Seems like on a long enough timeline this approach will land you at reason #1 for normalizing deviancy: The rules are stupid and inefficient! Do you have any kind of process in place for pruning the checklist from time to time?
Both adhocracy and crippling bureaucracy are not the solution. Some kind of examined and monitored middle is better. If not necessarily the perfect idea.
That happened recently, and periodically someone automates parts of it, but the real point is that, if “stupid and inefficient” costs you a few days of testing, that’s still better than losing millions of dollars and months of work when you eventually discover your mistake.
Good article! There are some omissions on process control that need to be mentioned. As presented, the normalization of deviance assumes conscious agency by one actor or a small group. This may or may not be the root cause. I’m not discounting it; I am contextualizing it.
In health care, many errors are committed at the transitions of care, as in at shift changes on the floor, patient transfers from department to department, sending a patient home, or any time there is a handoff or basically what can be visualized as a new box in the flow chart. It is at these transitions that many errors occur.
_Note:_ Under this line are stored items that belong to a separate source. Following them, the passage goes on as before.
**config.mk**
```make
export PLATFORM = sky130hd
export DESIGN_NAME = sgc_global_ctrl
export DESIGN_NICKNAME = d
export VERILOG_FILES = /design/src/hdl/sgc_pkg.sv /design/src/hdl/sgc_sync2.sv /design/src/hdl/sgc_global_ctrl.sv
export SDC_FILE = /design/constraint.sdc
export NUM_CORES = 1
export LEC_CHECK = 0
export BUFFER_PORTS_ARGS = -buffer_cell sky130_fd_sc_hd__buf_2
export CAP_MARGIN = 10
export CORE_MARGIN = 2
export CORE_UTILIZATION = 52
export CTS_BUF_LIST = sky130_fd_sc_hd__clkbuf_2
export DETAILED_ROUTE_END_ITERATION = 16
export PLACE_DENSITY = 0.82
export SYNTH_ARGS = -nofsm -noshare
export SYNTH_HDL_FRONTEND = slang
export SYNTH_SLANG_ARGS = --single-unit
```
**constraint.sdc**
```tcl
create_clock -name clk -period 2.57 [get_ports clk]
set_clock_uncertainty 0.2 [all_clocks]
set_input_delay 0.514 -clock clk [delete_from_list [all_inputs] [get_ports clk]]
set_output_delay 0.514 -clock clk [all_outputs]
set_load 0.02 [all_outputs]
```
**src/hdl/sgc_pkg.sv**
```systemverilog
// Package with register map, field positions, reset values and timing for global control
package sgc_pkg;
  localparam logic [6:0] ADDR_GLOBAL_CONTROL_ZERO = 7'h02;
  localparam logic [6:0] ADDR_GLOBAL_CONTROL_ONE  = 7'h03;
  localparam int ADDR_W = 7;
  localparam int DATA_W = 8;
  // Global control zero fields
  localparam int GC0_RSVD_BIT      = 7;
  localparam int GC0_PRIO_HI       = 6;
  localparam int GC0_PRIO_LO       = 4;
  localparam int GC0_MII_EN_BIT    = 3;
  localparam int GC0_SHARE_BIT     = 2;
  localparam int GC0_CONF_DROP_BIT = 1;
  localparam int GC0_LINK_AGE_BIT  = 0;
  // Global control one fields
  localparam int GC1_PASS_ALL_BIT  = 7;
  localparam int GC1_RSVD_BIT      = 6;
  localparam int GC1_TX_FC_DIS_BIT = 5;
  localparam int GC1_RX_FC_DIS_BIT = 4;
  localparam int GC1_LEN_CHK_BIT   = 3;
  localparam int GC1_LOW_HI        = 2;
  // Reset values of fixed fields
  localparam logic [2:0] BASE_PRIO_RST = 3'h4;
  localparam logic       SHARE_RST     = 1'h1;
  // Frame matching constants
  localparam logic [15:0] PAUSE_ETHERTYPE = 16'h8808;
  localparam logic [47:0] PAUSE_DA        = 48'h0180c2000001;
  localparam logic [15:0] MAX_LEN_FIELD   = 16'h05dc;
  // Fast aging bound and normal period
  localparam int CLK_HZ         = 25_000_000;
  localparam int FAST_AGE_US    = 800;
  // Tick lands one cycle inside the bound, so fast aging stays strictly below it
  localparam int FAST_AGE_CYC   = FAST_AGE_US * (CLK_HZ / 1_000_000) - 2;
  localparam int NORMAL_AGE_S   = 300;
  localparam int NORMAL_AGE_EXT = 75;
  localparam longint NORMAL_AGE_CYC = longint'(NORMAL_AGE_S + NORMAL_AGE_EXT) * CLK_HZ;
  localparam int NUM_PORTS = 5;
  // Flops in the strap synchroniser
  localparam int STRAP_SYNC_STAGES = 2;
endpackage : sgc_pkg

```
**src/hdl/sgc_sync2.sv**
```systemverilog
// Two-flop synchroniser for pin inputs
`timescale 1ns/1ns
`default_nettype none
module sgc_sync2 #(
  parameter int W = 1
) (
  input  wire logic         clk,
  input  wire logic         arst_n,
  input  wire logic [W-1:0] d,
  output logic      [W-1:0] q
);
  logic [W-1:0] s1_q;

  // First stage feeds only the second
  always_ff @(posedge clk or negedge arst_n) begin
    if (!arst_n) begin
      s1_q <= '0;
      q    <= '0;
    end else begin
      s1_q <= d;
      q    <= s1_q;
    end
  end
endmodule : sgc_sync2
`default_nettype wire

```
**src/hdl/sgc_global_ctrl.sv**
```systemverilog
// Global control registers zero and one with the logic they steer
`timescale 1ns/1ns
`default_nettype none
// Behaviour
// - Tag priority at or above base is high
// - Cleared MII enable tri-states PHY MII outputs
// - MII enable resets from strap, pulled high
// - Sharing off limits port to fifth
// - Conformance mode drops 8808 or pause DA
// - Link loss triggers one fast age cycle
// - Unplugged port ages out all addresses
// - Pass all frames forwards bad ones
// - Tx disable bit overrides negotiated tx pause
// - Rx disable bit overrides negotiated rx pause
// - One strap sets both flow bits
// - Length check drops mismatched short frames
// - All registers reached over serial port
module sgc_global_ctrl
  import sgc_pkg::*;
#(
  parameter int  NPORT       = sgc_pkg::NUM_PORTS,
  parameter longint AGE_CYC  = sgc_pkg::NORMAL_AGE_CYC,
  parameter int  FAST_CYC    = sgc_pkg::FAST_AGE_CYC
) (
  input  wire logic                      clk,
  input  wire logic                      arst_n,
  // Register port from the serial management slave
  input  wire logic                      reg_wr,
  input  wire logic                      reg_rd,
  input  wire logic [sgc_pkg::ADDR_W-1:0] reg_addr,
  input  wire logic [sgc_pkg::DATA_W-1:0] reg_wdata,
  output logic      [sgc_pkg::DATA_W-1:0] reg_rdata,
  // Strap pins
  input  wire logic                      phy_mii_enable_strap_pin,
  input  wire logic                      flow_control_strap_pin,
  // Priority classification
  input  wire logic [2:0]                rx_user_priority,
  output logic                           rx_high_priority,
  // PHY-side MII output isolation
  input  wire logic [5:0]                phy_mii_out,
  output logic      [5:0]                phy_mii_o,
  output logic      [5:0]                phy_mii_oe,
  // Buffer sharing
  output logic                           buf_share_all,
  output logic                           buf_per_port_fifth,
  // Frame filter inputs
  input  wire logic                      rx_frame_valid,
  input  wire logic [15:0]               rx_len_type,
  input  wire logic [47:0]               rx_dest_addr,
  input  wire logic                      rx_is_flow_ctrl,
  input  wire logic                      rx_frame_error,
  input  wire logic [15:0]               rx_actual_len,
  output logic                           rx_drop,
  // Flow control
  input  wire logic [NPORT-1:0]          auto_negotiation_tx_pause,
  input  wire logic [NPORT-1:0]          auto_negotiation_rx_pause,
  output logic      [NPORT-1:0]          tx_pause_en,
  output logic      [NPORT-1:0]          rx_pause_en,
  // Aging
  input  wire logic [NPORT-1:0]          port_link_up,
  output logic                           age_tick,
  output logic                           fast_age_active,
  output logic                           flush_all_addr
);
  import sgc_pkg::*;

  logic [DATA_W-1:0] gc0_q;
  logic [DATA_W-1:0] gc1_q;
  logic              strap_mii_s;
  logic              strap_fc_s;
  logic [1:0]        strap_cnt_q;
  logic              strap_load;
  logic [NPORT-1:0]  link_q;
  logic              link_drop;
  logic              fast_q;
  logic [63:0]       age_cnt_q;
  logic              flush_q;
  logic [DATA_W-1:0] rdata_q;

  // Strap pins pass two flops
  sgc_sync2 #(.W(2)) u_strap_sync (
    .clk    (clk),
    .arst_n (arst_n),
    .d      ({phy_mii_enable_strap_pin, flow_control_strap_pin}),
    .q      ({strap_mii_s, strap_fc_s})
  );

  // Counts edges after release until one past the edge where the synchroniser holds the straps
  always_ff @(posedge clk or negedge arst_n) begin
    if (!arst_n) begin
      strap_cnt_q <= '0;
    end else if (strap_cnt_q != 2'(STRAP_SYNC_STAGES + 1)) begin
      strap_cnt_q <= strap_cnt_q + 2'h1;
    end
  end
  // One load edge once both stages are filled; a write to a register on that edge wins and that register's strap bits are not loaded
  assign strap_load = (strap_cnt_q == 2'(STRAP_SYNC_STAGES));

  // Global control zero; mii enable from strap on the load edge after release
  always_ff @(posedge clk or negedge arst_n) begin
    if (!arst_n) begin
      gc0_q <= '0;
      gc0_q[GC0_PRIO_HI:GC0_PRIO_LO] <= BASE_PRIO_RST;
      gc0_q[GC0_SHARE_BIT]           <= SHARE_RST;
      gc0_q[GC0_MII_EN_BIT]          <= 1'b1;
    end else if (reg_wr && reg_addr == ADDR_GLOBAL_CONTROL_ZERO) begin
      gc0_q <= reg_wdata;
    end else if (strap_load) begin
      gc0_q[GC0_MII_EN_BIT] <= strap_mii_s;
    end
  end

  // Global control one; both flow bits from one strap
  always_ff @(posedge clk or negedge arst_n) begin
    if (!arst_n) begin
      gc1_q <= '0;
    end else if (reg_wr && reg_addr == ADDR_GLOBAL_CONTROL_ONE) begin
      gc1_q <= reg_wdata;
    end else if (strap_load) begin
      gc1_q[GC1_TX_FC_DIS_BIT] <= strap_fc_s;
      gc1_q[GC1_RX_FC_DIS_BIT] <= strap_fc_s;
    end
  end

  // Read data; unmapped offsets read zero
  always_ff @(posedge clk or negedge arst_n) begin
    if (!arst_n) begin
      rdata_q <= '0;
    end else if (reg_rd) begin
      case (reg_addr)
        ADDR_GLOBAL_CONTROL_ZERO: rdata_q <= gc0_q;
        ADDR_GLOBAL_CONTROL_ONE:  rdata_q <= gc1_q;
        default:                  rdata_q <= '0;
      endcase
    end
  end
  assign reg_rdata = rdata_q;

  // Priority compare against base field
  assign rx_high_priority = rx_user_priority >= gc0_q[GC0_PRIO_HI:GC0_PRIO_LO];

  // MII isolation: drivers off while enable is low
  assign phy_mii_o  = phy_mii_out;
  assign phy_mii_oe = {6{gc0_q[GC0_MII_EN_BIT]}};

  // Buffer pool policy
  assign buf_share_all      = gc0_q[GC0_SHARE_BIT];
  assign buf_per_port_fifth = !gc0_q[GC0_SHARE_BIT];

  // Drop decision for a received frame
  always_comb begin
    rx_drop = 1'b0;
    if (rx_frame_valid) begin
      if (gc0_q[GC0_CONF_DROP_BIT]) begin
        if (rx_len_type == PAUSE_ETHERTYPE || rx_dest_addr == PAUSE_DA) begin
          rx_drop = 1'b1;
        end
      end else if (rx_is_flow_ctrl) begin
        rx_drop = 1'b1;
      end
      if (rx_frame_error && !gc1_q[GC1_PASS_ALL_BIT]) begin
        rx_drop = 1'b1;
      end
      if (gc1_q[GC1_LEN_CHK_BIT] && rx_len_type < MAX_LEN_FIELD
          && rx_len_type != rx_actual_len) begin
        rx_drop = 1'b1;
      end
    end
  end

  // Per-port pause enables gated by disable bits
  genvar gi;
  generate
    for (gi = 0; gi < NPORT; gi++) begin : g_fc
      assign tx_pause_en[gi] = auto_negotiation_tx_pause[gi]
                               && !gc1_q[GC1_TX_FC_DIS_BIT];
      assign rx_pause_en[gi] = auto_negotiation_rx_pause[gi]
                               && !gc1_q[GC1_RX_FC_DIS_BIT];
    end
  endgenerate

  // Link history for drop detection
  always_ff @(posedge clk or negedge arst_n) begin
    if (!arst_n) begin
      link_q <= '0;
    end else begin
      link_q <= port_link_up;
    end
  end
  assign link_drop = |(link_q & ~port_link_up);

  // Full address flush on any unplug
  always_ff @(posedge clk or negedge arst_n) begin
    if (!arst_n) begin
      flush_q <= 1'b0;
    end else begin
      flush_q <= link_drop;
    end
  end
  assign flush_all_addr = flush_q;

  // Age timer: one fast cycle after link loss, then normal
  always_ff @(posedge clk or negedge arst_n) begin
    if (!arst_n) begin
      fast_q    <= 1'b0;
      age_cnt_q <= '0;
      age_tick  <= 1'b0;
    end else begin
      age_tick <= 1'b0;
      if (link_drop && gc0_q[GC0_LINK_AGE_BIT] && !fast_q) begin
        fast_q    <= 1'b1;
        age_cnt_q <= '0;
      end else if (fast_q ? (age_cnt_q >= 64'(FAST_CYC))
                          : (age_cnt_q >= 64'(AGE_CYC - 1))) begin
        age_tick  <= 1'b1;
        fast_q    <= 1'b0;
        age_cnt_q <= '0;
      end else begin
        age_cnt_q <= age_cnt_q + 64'h1;
      end
    end
  end
  assign fast_age_active = fast_q;
endmodule : sgc_global_ctrl
`default_nettype wire

```
# == Word-level counts from Yosys, hierarchy flattened ==
# Index checks and enable logic that the tools add are counted.
# classes
add_sub_neg,2
order_cmp,4
eq_ne,7
muxes,18
bitwise_logic,2
n_reduce_logical,27
# op_table
cell,count
$mux 64,2
$add 64x1->64 const B,1
$ge 64x15->1 const B,1
$ge 64x34->1 const B,1
$eq 48x41->1 const B,1
$logic_and 1x1->1,17
$eq 16x16->1 const B,1
$lt 16x11->1 const B,1
$ne 16x16->1,1
$pmux 8 s2,1
$eq 7x2->1 const B,2
$mux 1,13
$reduce_bool 2->1,3
$and 5x5->5,1
$logic_not 1->1,5
$not 5->5,1
$reduce_or 5->1,1
$mux 2,2
$ge 3x3->1,1
$add 2x1->2 const B,1
$eq 2x2->1 const B,1
$ne 2x2->1 const B,1
$logic_or 1x1->1,1
# totals
reg_bits,102
inputBits,128
out_inout_bits,37
elab_cells,73

# == Depth between registers and ports, before layout ==
# depth
ltp_word,7
ltp_mapped,9
ltp_nobuf,8

# == Modules after synthesis ==
# Synthesis repeated with hierarchy kept, for this count alone.
# hier_totals
hier_cells,443
area_unflattened_um2,4848.4
# by_module_without_submodules
mod,n_inst,cells_each,area_each_um2,seq_area_each_um2
sgc_global_ctrl,1,439,4748.3,2456.1
sgc_sync2,1,4,100.1,100.1

# == Worst setup path before layout ==
# No wires, ideal clock.
# synth_path
path_kind,reg-to-reg
start,register age_cnt_q[1]
end,register age_cnt_q[27]
setup_time_ps,137
arrival_ps,1903
required_time_ps,2233
path_slack_ps,330
path_stages_with_launch,9
path_buffers,1
synth_period_minus_slack_ps,2240
path_cell_list,dfrtp_1 ha_1 nand2_1 o21ai_1 a311oi_1 or4b_4 a21oi_4 buf_6 nor3_1
# synth_between
elab_chain_cells,4
word_cells_on_any_way,6
classes_between,add/sub (1); order compare (2); mux (3)
# synth_rtl
item,line_no,rtl
start: declaration,sgc_global_ctrl.sv:76,logic [63:0] age_cnt_q;
start signal: assignment,sgc_global_ctrl.sv:219,age_cnt_q <= age_cnt_q + 64'h1;
$ge 64x34->1 or $ge 64x15->1 (tied branches),"sgc_global_ctrl.sv:214, sgc_global_ctrl.sv:213",
$mux 1,sgc_global_ctrl.sv:213,end else if (fast_q ? (age_cnt_q >= 64'(FAST_CYC))
$mux 64 *,sgc_global_ctrl.sv:213,
$mux 64 *,sgc_global_ctrl.sv:210,if (link_drop && gc0_q[GC0_LINK_AGE_BIT] && !fast_q) begin
# Every way passes the cells marked *; elsewhere a longest branch is shown, timed or not.
# A chain may end at the register's enable or synchronous reset.

# == Worst setup path after layout ==
# layout_path
start,register gc0_q[4]
end,output port rx_high_priority
# layout_between
elab_chain_cells,1
# layout_rtl
item,line_no,rtl
start: declaration,sgc_global_ctrl.sv:67,logic [DATA_W-1:0] gc0_q;
start signal: assignment,sgc_global_ctrl.sv:107,gc0_q <= reg_wdata;
start signal: indexed assignment,sgc_global_ctrl.sv:109,gc0_q[GC0_MII_EN_BIT] <= strap_mii_s;
$ge 3x3->1,sgc_global_ctrl.sv:140,assign rx_high_priority = rx_user_priority >= gc0_q[GC0_PRIO_HI:GC0_PRIO_LO];
end: declaration,sgc_global_ctrl.sv:38,"output logic rx_high_priority,"
# Every way passes these cells.

==> impl_metrics.json <==
{
  "power_density_nw_per_um2": 463,
  "regArea_um2": 2560,
  "fillerInstances": 703,
  "worstPathArrival_ps": 1820,
  "critPathRequiredTime_ps": 1860,
  "postSynth.asyncResetShare_pct": 100,
  "finalHoldViolations": 0,
  "stdcell_area_um2": 6180,
  "drc": 0,
  "synthCells": 443,
  "detail-route-antenna-nets": 0,
  "fmax_ghz": 0.394,
  "seqPwrFrac_pct": 59.6,
  "p_sw_share_pct": 27.1,
  "synth_area_um2": 4850,
  "start_util_pct": 53.0,
  "ios": 165,
  "clockRootBuffer": "clkbuf_2",
  "synth_seq_cells": 102,
  "hold_path_class": "primary input to flop",
  "worst_pin_slew_ps": 593,
  "leakagePower_nw": 2.91,
  "synth_cell_types": 52,
  "yosys_most_used_dff": "dfrtp_1",
  "slew_violations": 0,
  "ir_worst_vdd_uv": 333,
  "cts_tree": "built",
  "die_x_um": 101,
  "die-area_um2": 10100,
  "grt_use_met3_pct": 6.73,
  "area_growth_pct": 27.5,
  "viasPerCell": 5.34,
  "relSlewSlack_pct": 60.1,
  "post-route-util_pct": 67.5,
  "end_kind": "output pin",
  "start_kind": "flop",
  "finalSetupViolCount": 0,
  "hold_ws_ps": 91.1,
  "port_buffers": 152,
  "drtIter0Drc": 258,
  "yosys_warnings": 0,
  "drive_gt1_share_pct": 34.5,
  "grt-busiest-layer": "met2",
  "cts_sinks": 102,
  "drt_first_pass_iters": 4,
  "cts_made_buffers": 9,
  "die_h_um": 101,
  "place_congestion": 0.974,
  "multiInputGateArea_um2": 2230,
  "cp_max_fo": 2,
  "p_total_mw": 2.86,
  "dp_hpwl_um": 9870,
  "power_switching_mw": 0.776,
  "finalWirelength_um": 12600,
  "htree_num_levels": 3,
  "antenna_found_initial": 0,
  "place_area_um2": 5820,
  "period_minus_slack_ps": 2540,
  "num_rows": 35,
  "intPower_mw": 2.09,
  "grt_pass1_wl_um": 19800,
  "met2_usage_pct": 42.9,
  "grt_pass1_vias": 4013,
  "rsz0062_at_grt": "true",
  "clkTransAtPathRegs_ps": 260,
  "clk_latency_ps": 560,
  "path_class": "flop to output pin",
  "status": "finished clean",
  "gr-usage-met1_pct": 33.3,
  "power_frac_comb_pct": 14.3,
  "cts_max_path_buffers": 2,
  "grt_max_degree": 63,
  "overflow": 0,
  "wl_per_cell_um": 16.7,
  "num-nets-final": 777,
  "cap_violations": 0,
  "layout_worst_path_cycle_share_pct": 98.8,
  "synth_edf_count": 0,
  "ys_seq_area_share_pct": 52.7,
  "antennaDiodeCount": 0,
  "coreArea_um2": 9150,
  "clkPwrFrac_pct": 26.1,
  "avgSynthCellArea_um2": 10.9,
  "vias": 4044,
  "grt_usage_pct": 25.8
}
path summary, 6_finish.rpt:
path / from / endpoint / slack [ps] / cells past startpoint
min: reg_rd / reg_rdata[0]$_DFFE_PN0P_ / 90 / 3
min in group asynchronous: arst_n / age_cnt_q[29]$_DFF_PN0_ / 220 / 3
max: gc0_q[4]$_DFFE_PN0P_ / rx_high_priority / 30 / 5
max in group asynchronous: arst_n / age_cnt_q[1]$_DFF_PN0_ / 1480 / 3
min reg2reg: u_strap_sync.s1_q[1]$_DFF_PN0_ / u_strap_sync.q[1]$_DFF_PN0_ / 190 / 0
max reg2reg: age_cnt_q[29]$_DFF_PN0_ / age_cnt_q[5]$_DFF_PN0_ / 130 / 7
kinds of logic (layout without fill, tap and decap cells):
| family | Yosys count | in the layout | share of synthesized area, % |
|---|---|---|---|
| AO/OA/AOI/OAI | 35 | 35 | 4.85 |
| XOR/XNOR | 48 | 48 | 8.67 |
| adder cells (fa/ha/maj) | 7 | 7 | 1.81 |
| buffers and inverters | 45 | 220 | 4.88 |
| flip-flops | 102 | 102 | 52.7 |
| multiplexers | 21 | 21 | 4.80 |
| other | 1 | 30 | 0.0773 |
| AND/OR/NAND/NOR | 184 | 184 | 22.2 |
worst max-delay path: stages (launching register included):
cell and delay, ps:
dfrtp_1 440, ha_1 270, nand2b_4 140, a21o_1 150, a21o_1 160, buf_6 130
Yosys cell counts, types with 2 or more instances:
| library cell | count | area, um2 |
|---|---|---|
| dfrtp_1 | 99 | 2480 |
| xor2_1 | 40 | 350 |
| nor3_1 | 38 | 190 |
| nand2_1 | 28 | 105 |
| nor4_1 | 25 | 156 |
| inv_1 | 22 | 82.6 |
| nand3_1 | 20 | 100 |
| mux2_2 | 18 | 203 |
| nand4_1 | 13 | 81.3 |
| nor2_1 | 13 | 48.8 |
| buf_4 | 12 | 90.1 |
| nor2b_1 | 10 | 62.6 |
| nor4b_1 | 9 | 78.8 |
| o21ai_0 | 8 | 40.0 |
| o22ai_1 | 8 | 50.1 |
| xnor2_1 | 8 | 70.1 |
| clkbuf_1 | 7 | 26.3 |
| ha_1 | 7 | 87.6 |
| a21oi_1 | 4 | 20.0 |
| and3_1 | 4 | 25.0 |
| buf_6 | 3 | 33.8 |
| dfstp_2 | 3 | 78.8 |
| mux2i_1 | 3 | 30.0 |
| nand3b_1 | 3 | 22.5 |
| or2_2 | 3 | 18.8 |
| a211oi_1 | 2 | 15.0 |
| a21o_1 | 2 | 15.0 |
| a31oi_1 | 2 | 12.5 |
| and2_1 | 2 | 12.5 |
| and4_1 | 2 | 17.5 |
| nor3_2 | 2 | 20.0 |
| o221ai_1 | 2 | 17.5 |
| or4_1 | 2 | 15.0 |
routing by layer:
metal | vias to the layer above | wire length (um)
met3 | 27 | 812
met1 | 1942 | 5420
met5 | - | 0
met4 | 0 | 264
met2 | 125 | 6130
li1 | 1950 | -
timing repair:
action,4_1_cts,5_1_grt
hold endpoints to repair,122,2
buffers inserted,1,1
setup endpoints to repair,2,24
hold buffers,15,1
gates resized for setup,5,8
pin swaps,3,1
registers in the layout (all words and copies together), names as in the netlist:
name               cells
age_cnt_q             64
age_tick               1
fast_age_active        1
flush_all_addr         1
gc0_q                  8
gc1_q                  8
link_q                 5
reg_rdata              8
strap_cnt_q            2
u_strap_sync.q         2
u_strap_sync.s1_q      2
placed cells by master (no fill, tap or decap), types with 3 or more instances in the layout:
master / count
a21oi_1: 4
and3_1: 4
buf_2: 150
buf_4: 13
clkbuf_2: 9
conb_1: 30
dfrtp_1: 97
dfstp_2: 3
dlygate4sd3_1: 16
ha_1: 7
inv_1: 22
mux2_2: 18
mux2i_1: 3
nand2_1: 28
nand3_1: 20
nand3b_1: 3
nand4_1: 13
nor2_1: 13
nor2b_1: 10
nor3_1: 37
nor3_2: 3
nor4_1: 23
nor4b_1: 6
o21ai_0: 8
o22ai_1: 8
or2_2: 3
xnor2_1: 8
xor2_1: 40
power groups by stage:
stage / sequential, mW / combinational (mW) / clock (mW)
after floorplan: 1.73 / 0.194 / 0
after global placement: 1.73 / 0.366 / 0
after detailed placement: 1.73 / 0.372 / 0
after CTS: 1.70 / 0.401 / 0.765
after global routing: 1.71 / 0.448 / 0.843
final: 1.70 / 0.410 / 0.748
through the flow:
stage	setup slack (ps)	std cells	TNS, ps
after floorplan	330	472	0
after global placement	-62.1	724	-62.1
after detailed placement	-82.1	724	-82.1
after CTS	2.75	756	0
after global routing	-49.9	758	-51.6
final	31.8	758	0
final cells by class:
cell class | count | area share [%]
tap | 111 | 2.25
inverter | 22 | 1.34
clock inverter | 7 | 1.15
clock buffer | 9 | 0.729
multi-input combinational | 325 | 36.0
timing repair buffer | 182 | 17.1
sequential | 102 | 41.4
(Power assumes the default switching activity.)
In health care, there is also the system failure to iterate and seek outside perspective, just as with engineering and software like in the article. See Deming/Shewhart’s PDSA/PDCA cycle.
The Shuttle disasters often get blamed on one thing, like this article: “It was normalization of deviance!” Like in health care: “Doctors didn’t wash their hands and spread disease!” But reality on the ground is that there are multiple root causes than can be addressed, including all of the above. The field of statistical process control is rich with stuff to learn.
Some people call this a family of origin wound.
There may be a meaningful distinction to be found but probably not based solely on whether there was intent to breach a norm or law. Even in cases of overt financial fraud by a single individual, part of the challenge is likely that a community has come to regard the behavior as sufficiently normal.